### config.mk
export PLATFORM = sky130hd
export DESIGN_NAME = spi_master_ctrl
export DESIGN_NICKNAME = d
export VERILOG_FILES = /design/src/rtl/spi_pkg.sv /design/src/rtl/spi_clk_div.sv /design/src/rtl/spi_master_ctrl.sv
export SDC_FILE = /design/constraint.sdc
export NUM_CORES = 1
export LEC_CHECK = 0
export ABC_AREA = 0
export ABC_CLOCK_PERIOD_IN_PS = 3000
export BUFFER_PORTS_ARGS = -buffer_cell sky130_fd_sc_hd__buf_2
export CAP_MARGIN = 20
export CORE_ASPECT_RATIO = 0.9
export CORE_MARGIN = 2
export CORE_UTILIZATION = 50
export CTS_CLUSTER_SIZE = 20
export DETAILED_ROUTE_END_ITERATION = 6
export PLACE_DENSITY = 0.72
export SYNTH_ARGS = -nofsm -noshare
export SYNTH_HDL_FRONTEND = slang
export SYNTH_HIERARCHICAL = 1
export SYNTH_SLANG_ARGS = --single-unit
### constraint.sdc
create_clock -name clk -period 3 [get_ports clk]
set_input_delay 0.6 -clock clk [delete_from_list [all_inputs] [get_ports clk]]
set_output_delay 0.6 -clock clk [all_outputs]
set_load 0.03 [all_outputs]
### src/rtl/spi_pkg.sv
// Shared types and default sizing for the SPI master controller.
package spi_pkg;

    localparam int DEF_WIDTH   = 10;
    localparam int DEF_CLK_DIV = 2;

    typedef enum logic [2:0] {
        S_IDLE,
        S_SETUP,
        S_SHIFT,
        S_HOLD,
        S_DONE
    } spi_state_t;

endpackage

### src/rtl/spi_clk_div.sv
// Half-period timer: reloading down-counter that emits a one-cycle tick every CLK_DIV enabled cycles.
module spi_clk_div #(
    parameter int CLK_DIV = 2
) (
    input  logic clk,
    input  logic rst,
    input  logic en,
    input  logic clr,
    output logic tick
);

    localparam int            CW   = $clog2(CLK_DIV + 1);
    localparam logic [CW-1:0] LOAD = CW'(CLK_DIV - 1);

    logic [CW-1:0] cnt;

    always_ff @(posedge clk) begin
        if (rst) begin
            cnt <= '0;
        end else if (clr) begin
            cnt <= LOAD;
        end else if (en) begin
            cnt <= (cnt == '0) ? LOAD : cnt - CW'(1);
        end
    end

    assign tick = en && !clr && (cnt == '0);

endmodule

### src/rtl/spi_master_ctrl.sv
// SPI mode-0 master: one WIDTH-bit full-duplex transfer per accepted start, MSB first.
//
//   state   | meaning
//   --------+-----------------------------------------------------------
//   S_IDLE  | cs_n high, waiting for start; captures tx_data on accept
//   S_SETUP | cs_n low, first mosi bit settling for one half-period
//   S_SHIFT | sclk toggling; sample miso on rise, advance mosi on fall
//   S_HOLD  | cs_n low, sclk low for one half-period after last fall
//   S_DONE  | one-cycle done pulse, cs_n high, rx_data just updated
module spi_master_ctrl
    import spi_pkg::*;
#(
    parameter int WIDTH   = DEF_WIDTH,
    parameter int CLK_DIV = DEF_CLK_DIV
) (
    input  logic             clk,
    input  logic             rst,
    input  logic             start,
    input  logic [WIDTH-1:0] tx_data,
    input  logic             miso,
    output logic             sclk,
    output logic             mosi,
    output logic             cs_n,
    output logic [WIDTH-1:0] rx_data,
    output logic             busy,
    output logic             done
);

    localparam int            BW       = $clog2(WIDTH + 1);
    localparam logic [BW-1:0] LAST_BIT = BW'(WIDTH);

    spi_state_t       state, state_nxt;
    logic             tick, div_en, div_clr;
    logic             sclk_q;
    logic [WIDTH-1:0] tx_sr, rx_sr;
    logic [BW-1:0]    bit_cnt;
    logic             last_fall;

    spi_clk_div #(.CLK_DIV(CLK_DIV)) u_clk_div (
        .clk  (clk),
        .rst  (rst),
        .en   (div_en),
        .clr  (div_clr),
        .tick (tick)
    );

    assign last_fall = (state == S_SHIFT) && tick && sclk_q && (bit_cnt == LAST_BIT);

    always_ff @(posedge clk) begin
        if (rst) begin
            state <= S_IDLE;
        end else begin
            state <= state_nxt;
        end
    end

    always_comb begin
        state_nxt = state;
        div_en    = 1'b0;
        div_clr   = 1'b0;
        case (state)
            S_IDLE: begin
                div_clr = 1'b1;
                if (start) state_nxt = S_SETUP;
            end
            S_SETUP: begin
                div_en = 1'b1;
                if (tick) state_nxt = S_SHIFT;
            end
            S_SHIFT: begin
                div_en = 1'b1;
                if (last_fall) state_nxt = S_HOLD;
            end
            S_HOLD: begin
                div_en = 1'b1;
                if (tick) state_nxt = S_DONE;
            end
            S_DONE: begin
                div_clr   = 1'b1;
                state_nxt = S_IDLE;
            end
            default: state_nxt = S_IDLE;
        endcase
    end

    // Every SHIFT tick toggles sclk; the last fall leaves it low for HOLD.
    always_ff @(posedge clk) begin
        if (rst) begin
            tx_sr   <= '0;
            rx_sr   <= '0;
            bit_cnt <= '0;
            sclk_q  <= 1'b0;
            rx_data <= '0;
        end else begin
            if (state == S_IDLE && start) begin
                tx_sr   <= tx_data;
                bit_cnt <= '0;
                sclk_q  <= 1'b0;
            end
            if (state == S_SHIFT && tick) begin
                sclk_q <= ~sclk_q;
                if (!sclk_q) begin
                    rx_sr   <= {rx_sr[WIDTH-2:0], miso};
                    bit_cnt <= bit_cnt + BW'(1);
                end else if (bit_cnt != LAST_BIT) begin
                    tx_sr <= {tx_sr[WIDTH-2:0], 1'b0};
                end
            end
            // Loaded on the edge into DONE so the new word is visible during the done pulse.
            if (state == S_HOLD && tick) begin
                rx_data <= rx_sr;
            end
        end
    end

    assign sclk = sclk_q;
    assign mosi = tx_sr[WIDTH-1];
    assign cs_n = (state == S_IDLE) || (state == S_DONE);
    assign busy = (state != S_IDLE);
    assign done = (state == S_DONE);

endmodule

-- Word level (Yosys, flattened, before mapping)
Index checks and enable logic that the tools add are counted.
Widths: inputs -> output; s select.
- bits in registers: 40
- input bits: 14
- output and inout port bits: 15
- $add $sub $neg: 2
- eq/ne operators: 10
- multiplexer cells: 19
- bitwise gates (word level): 1
- reductions and logical operators: 19
- operators with widths (cell ; count):
    $mux 10 ; 4
    $mux 3 ; 4
    $mux 4 ; 3
    $pmux 3 s4 ; 1
    $ne 2x2->1 const B ; 4
    $logic_and 1x1->1 ; 7
    $eq 3x2->1 const B ; 2
    $mux 1 ; 6
    $add 4x1->4 const B ; 1
    $eq 4x4->1 const B ; 1
    $ne 4x4->1 const B ; 1
    $reduce_and 4->1 ; 1
    $reduce_bool 2->1 ; 2
    $reduce_or 2->1 ; 2
    $eq 3x1->1 const B ; 1
    $eq 3x3->1 const B ; 1
    $logic_not 3->1 ; 1
    $reduce_bool 3->1 ; 1
    $reduce_or 3->1 ; 1
    $logic_not 2->1 ; 1
    $mux 2 ; 1
    $reduce_and 2->1 ; 1
    $sub 2x1->2 const B ; 1
    $logic_not 1->1 ; 1
    2 further kinds ; 2

-- Longest topological paths before layout
- depth after elaboration: 11
- mapped depth: 10
- mapped depth without buffers: 7

-- Cells and area by module
The synthesis kept the hierarchy.
- by module, submodules not included (module ; instances ; cells each ; area an instance (sq um) ; seq. area each (sq um)):
    spi_master_ctrl ; 1 ; 198 ; 1669.1 ; 760.7
    spi_clk_div ; 1 ; 8 ; 88.8 ; 40.0

-- Least setup slack after synthesis
No wires, ideal clock.
- path type: reg-to-reg
- start point: register state[0]
- end point: register tx_sr[0]
- library setup time: 0.116 ns
- arrival time: 2.392 ns
- setup slack: 0.493 ns
- stages on the path, launching flop included: 11
- buffers on the path: 3
- path through: dfxtp_1 > buf_6 > nor2_1 > nor2_1 > nor2b_2 > nor3b_1 > nand4bb_2 > buf_2 > or3_1 > buf_2 > and3_1
- elaborated cells between the ends (all ways): 18
- RTL lines (what ; line ; text):
    start: declaration ; spi_master_ctrl.sv:32 ; spi_state_t state, state_nxt;
    start signal: assignment ; spi_master_ctrl.sv:53 ; state <= state_nxt;
    $eq 3x2->1 / $eq 3x1->1 (equally long branches) ; spi_master_ctrl.sv:61 ; case (state)
    $reduce_or 3->1 (no source line) * ; - ;
    $mux 1 * ; spi_master_ctrl.sv:61 ;
    net div_en ; spi_master_ctrl.sv:33 ; logic tick, div_en, div_clr;
    $logic_and 1x1->1 * (2 in a row) ; spi_clk_div.sv:27 ; assign tick = en && !clr && (cnt == '0);
    net tick ; spi_master_ctrl.sv:33 ;
    $logic_and 1x1->1 * ; spi_master_ctrl.sv:100 ; if (state == S_SHIFT && tick) begin
    $mux 10 * ; spi_master_ctrl.sv:100 ;
    end signal: assignment ; spi_master_ctrl.sv:96 ; tx_sr <= tx_data;
    end signal: assignment ; spi_master_ctrl.sv:106 ; tx_sr <= {tx_sr[WIDTH-2:0], 1'b0};
    end: declaration ; spi_master_ctrl.sv:35 ; logic [WIDTH-1:0] tx_sr, rx_sr;
Mark *: on every way through the listed nets, which the timed path passes. The rest lies on a longest branch.
A chain may end at the register's enable or synchronous reset.

-- Worst setup path in the final report
- start point: register state[1]
- end point: register bit_cnt[2]
- elaborated cells between the ends (all ways): 17
- RTL lines (what ; line ; text):
    $eq 3x2->1 / $eq 3x1->1 (equally long branches) ; spi_master_ctrl.sv:61 ;
    $reduce_or 3->1 (no source line) * ; - ;
    $mux 1 * ; spi_master_ctrl.sv:61 ;
    net div_en ; spi_master_ctrl.sv:33 ;
    $logic_and 1x1->1 * (2 in a row) ; spi_clk_div.sv:27 ;
    net tick ; spi_master_ctrl.sv:33 ;
    $logic_and 1x1->1 * ; spi_master_ctrl.sv:100 ;
    $mux 4 * ; spi_master_ctrl.sv:100 ;
    end signal: assignment ; spi_master_ctrl.sv:104 ; bit_cnt <= bit_cnt + BW'(1);
    end: declaration ; spi_master_ctrl.sv:36 ; logic [BW-1:0] bit_cnt;
Marks and branches as above.

==> summary.md <==
| Metric | Value |
|---|---|
| Async set or reset register ratio after synthesis | 0 |
| Total number of vias | between 1500 and 2000 |
| Full die area | around 4000 um2 |
| Wire length of the first global-routing pass | roughly 5800 um |
| Fraction of final layout cells sized beyond drive strength 1 | 0.190 |
| CP Launch Type | register |
| Reg area | roughly 800 um2 |
| Maximum cell stage delay along the critical path | roughly 0.54 ns |
| Cell family with the largest share of critical-path delay | simple AND/OR/NAND/NOR gates |
| Yosys warning count | 6 |
| Total gr overflow | 0 |
| Leading cell types by count after synthesis | 40 x sky130_fd_sc_hd__dfxtp_1, 40 x sky130_fd_sc_hd__nand2_1, 25 x sky130_fd_sc_hd__a21oi_1 |
| Reported max-cap violation count | 0 |
| CTS tree | yes |
| Number of clock sinks seen by CTS | 40 |
| Number of inserted diodes | 0 |
| DR iter-0 viols | about 130 |
| Global-route usage over all layers | 0.195 |
| Number of global-route vias before repair | 1287 |
| Final slew viol count | 0 |
| CP Cell Sequence | nor2_1, nor2_1, nor2b_2, nor3b_1, nand4bb_2, buf_4, or4_1, a21oi_1 |
| Crit path kind | reg -> reg |
| Worst Hold Depth | 2 |
| Synthesized instance count | 206 |
| Post-route minimum period | 2.73 ns |
| H-tree level count | 2 |
| Synthesis-to-finish area growth | 11.8% |
| Router iterations before antenna repair | 4 |
| Antenna violations before repair | 0 |
| Area fraction of the dominant cell type after synthesis | 0.456 |
| Residual DRC | 0 |
| Detailed-route wire length | 3580 um |
| Maximum clock rate | roughly 370 MHz |
| Non-Filler Cell Area, Final | about 2000 um2 |
| Quantity of I/O buffers inserted on ports | 28 |
| Final clock period utilization by the worst path | 0.910 |
| Dominant cells by area after synthesis | sky130_fd_sc_hd__dfxtp_1 46%, sky130_fd_sc_hd__nand2_1 8.5%, sky130_fd_sc_hd__a21oi_1 7.1% |
| Routability congestion estimate from global placement | 0.816 |
| Buffers and inverters on the worst path | 1 |
| Max rail drop VDD | between 200 and 300 uV |
| Final TNS setup | 0 ns |
| Fraction of the yosys area taken by sequential cells | 0.456 |
| Die X-Extent | 66.5 um |
| Setup Skew | 0.00262 ns |
| Number of rows in the core area | 20 |
| Mean routed wirelength per cell | 13.2 um |
| Worst EP arrival | 2.95 ns |
| Average via count per standard cell | 5.65 |
| Combined area of the multi-input logic cells | 835 um2 |
| Count of different cell masters after synthesis | 37 |
| Endpoint type of the worst setup path | register |
| Post-cts repair resize count | 0 |
| Initial cell density of the core | 0.520 |
| Most used cell, CP | sky130_fd_sc_hd__nor2_1 |
| Final setup fails | 0 |
| Placed instance area | 1880 um2 |
| Req. time, crit path | around 3.2 ns |
| Count of flip-flops with a built-in enable after synthesis | 0 |
| Ratio of total power to cell area | roughly 500 nW/um2 |
| Setup repair after global routing missed its margin | false |
| Maximum fanout along the worst path | 17 |
| Static Leakage | 0.718 nW |
| Depth of the worst register-to-register path | 8 |
| Netlist area before placement | approximately 1800 um2 |
| Maximum root-to-sink buffer count | 2 |
| Status | finished clean |
| Pin slew with the least headroom to its limit | roughly 0.60 ns |
| Post-CTS setup-driven buffer insertion count | 0 |
| Worst min path class | reg -> reg |
| Synth area leader | sky130_fd_sc_hd__dfxtp_1 |
| Pin count of the biggest net entering global routing | 32 |
| Max_slew headroom | 0.601 |
| Fill count | 320 |
| Main flop type after synthesis | sky130_fd_sc_hd__dfxtp_1 |
| HPWL after detailed placement | 2290 um |
| Hold Violations, Final | 0 |
| Clock slew at the register clock pins of the worst setup and hold paths | 0.07 ns |
| Post-synthesis register bit count | 40 |
| Slowest CP cell | sky130_fd_sc_hd__dfxtp_1 |
| Net count after synthesis | approximately 220 |
| Number of buffers added to fix hold violations after cts | 0 |
| Fin nets | 241 |
| Stages on worst setup path | 8 |
| Insertion delay of the later-clocked pin in the worst-skew pair | ~0.29 ns |
| Number of top-level design ports | 29 |
| Floorplan die height | 60.3 um |
| Clk root buf | sky130_fd_sc_hd__clkbuf_8 |
| Synthesized area per cell | 8.53 um2 |
| Remaining antenna violation count after routing | 0 |
| Core region area | about 3400 um2 |
| Clock buffers created by TritonCTS | 5 |
[worst register-to-register path, stage by stage, from the launching register on]
cell	delay, ns
sky130_fd_sc_hd__dfxtp_1	0.54
sky130_fd_sc_hd__nor2_1	0.18
sky130_fd_sc_hd__nor2_1	0.17
sky130_fd_sc_hd__nor2b_2	0.19
sky130_fd_sc_hd__nor3b_1	0.32
sky130_fd_sc_hd__nand4bb_2	0.34
sky130_fd_sc_hd__buf_4	0.31
sky130_fd_sc_hd__or4_1	0.42
sky130_fd_sc_hd__a21oi_1	0.18
[state kept, by name (all words and copies together), names as in the netlist]
signal         cells
u_clk_div/cnt      2
rx_data           10
rx_sr             10
sclk               1
bit_cnt            4
state              3
tx_sr             10
[per-stage QoR]
stage	hold slack (ns)	worst slack, ns	util	power, mW	std cells
6_report	0.449	0.271	0.582	0.987	270
2_1_floorplan	0.428	0.493	-	0.617	206
3_3_place_gp	0.441	0.454	0.555	0.634	262
4_1_cts	0.455	0.265	0.582	0.994	270
3_5_place_dp	0.444	0.377	0.555	0.635	262
5_1_grt	0.481	0.0397	0.582	1.03	270
[report_power, final]
group	leakage (nW)	total, mW	switching (mW)	internal (mW)
combinational	0.349	0.0713	0.0413	0.0300
sequential	0.324	0.551	0.00965	0.542
clock	0.0455	0.364	0.177	0.187
total	0.718	0.987	0.228	0.759
[cells by family (layout without fill, tap and decap cells)]
| family | Yosys count | in the layout | share of synthesized area |
|---|---|---|---|
| compound gates | 60 | 60 | 0.208 |
| xor+xnor | 2 | 2 | 0.00997 |
| fa+ha+maj | 2 | 2 | 0.0142 |
| buf+inv | 25 | 45 | 0.0697 |
| flops | 40 | 40 | 0.456 |
| mux | 1 | 1 | 0.00854 |
| simple gates | 76 | 76 | 0.234 |
[worst paths after layout]
kind | startpoint | end | slack [ns]
worst max-delay path | state[1]$_SDFFE_PP0P_ | bit_cnt[2]$_SDFF_PP0_ | 0.27
worst min-delay path | rx_sr[9]$_SDFFE_PP0P_ | rx_data[9]$_SDFFE_PP0P_ | 0.45
worst max register to register | state[1]$_SDFFE_PP0P_ | bit_cnt[2]$_SDFF_PP0_ | 0.27
worst min register to register | rx_sr[9]$_SDFFE_PP0P_ | rx_data[9]$_SDFFE_PP0P_ | 0.45
[layout make-up]
class / count / area share
timing repair buffer: 31 / 0.0827
clock buffer: 8 / 0.0458
multi-input combinational: 141 / 0.425
sequential: 40 / 0.407
tap: 44 / 0.0280
inverter: 6 / 0.0115
[placed cells by master (no fill, tap or decap), drive strengths merged, types with 2 or more instances in the layout]
cell,synthesis,layout
a21oi,25,25
a31oi,10,10
and3,2,2
buf,9,31
clkbuf,10,8
dfxtp,40,40
ha,2,2
inv,5,5
nand2,40,40
nand3,13,13
nor2,3,3
nor4b,2,2
o211ai,3,3
o21ai,10,10
o41ai,9,9
or3,3,3
or4,2,2
xnor2,2,2
[layer usage]
| layer | vias to the layer above | track usage | share of wire |
|---|---|---|---|
| met1 | 710 | 0.260 | 0.51 |
| li1 | 780 | - | - |
| met4 | 0 | 0.0700 | 0.013 |
| met3 | 4 | 0.0621 | 0.040 |
| met2 | 32 | 0.297 | 0.44 |
| met5 | - | 0 | 0 |
(Power assumes the default switching activity.)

####################

Looking back over the data above, restate word for word the lines that begin at the line with "- mapped depth without buffers: 7" and end at the line with "net div_en ; spi_master_ctrl.sv:33 ; logic", inclusive.

- mapped depth without buffers: 7

-- Cells and area by module
The synthesis kept the hierarchy.
- by module, submodules not included (module ; instances ; cells each ; area an instance (sq um) ; seq. area each (sq um)):
    spi_master_ctrl ; 1 ; 198 ; 1669.1 ; 760.7
    spi_clk_div ; 1 ; 8 ; 88.8 ; 40.0

-- Least setup slack after synthesis
No wires, ideal clock.
- path type: reg-to-reg
- start point: register state[0]
- end point: register tx_sr[0]
- library setup time: 0.116 ns
- arrival time: 2.392 ns
- setup slack: 0.493 ns
- stages on the path, launching flop included: 11
- buffers on the path: 3
- path through: dfxtp_1 > buf_6 > nor2_1 > nor2_1 > nor2b_2 > nor3b_1 > nand4bb_2 > buf_2 > or3_1 > buf_2 > and3_1
- elaborated cells between the ends (all ways): 18
- RTL lines (what ; line ; text):
    start: declaration ; spi_master_ctrl.sv:32 ; spi_state_t state, state_nxt;
    start signal: assignment ; spi_master_ctrl.sv:53 ; state <= state_nxt;
    $eq 3x2->1 / $eq 3x1->1 (equally long branches) ; spi_master_ctrl.sv:61 ; case (state)
    $reduce_or 3->1 (no source line) * ; - ;
    $mux 1 * ; spi_master_ctrl.sv:61 ;
    net div_en ; spi_master_ctrl.sv:33 ; logic tick, div_en, div_clr;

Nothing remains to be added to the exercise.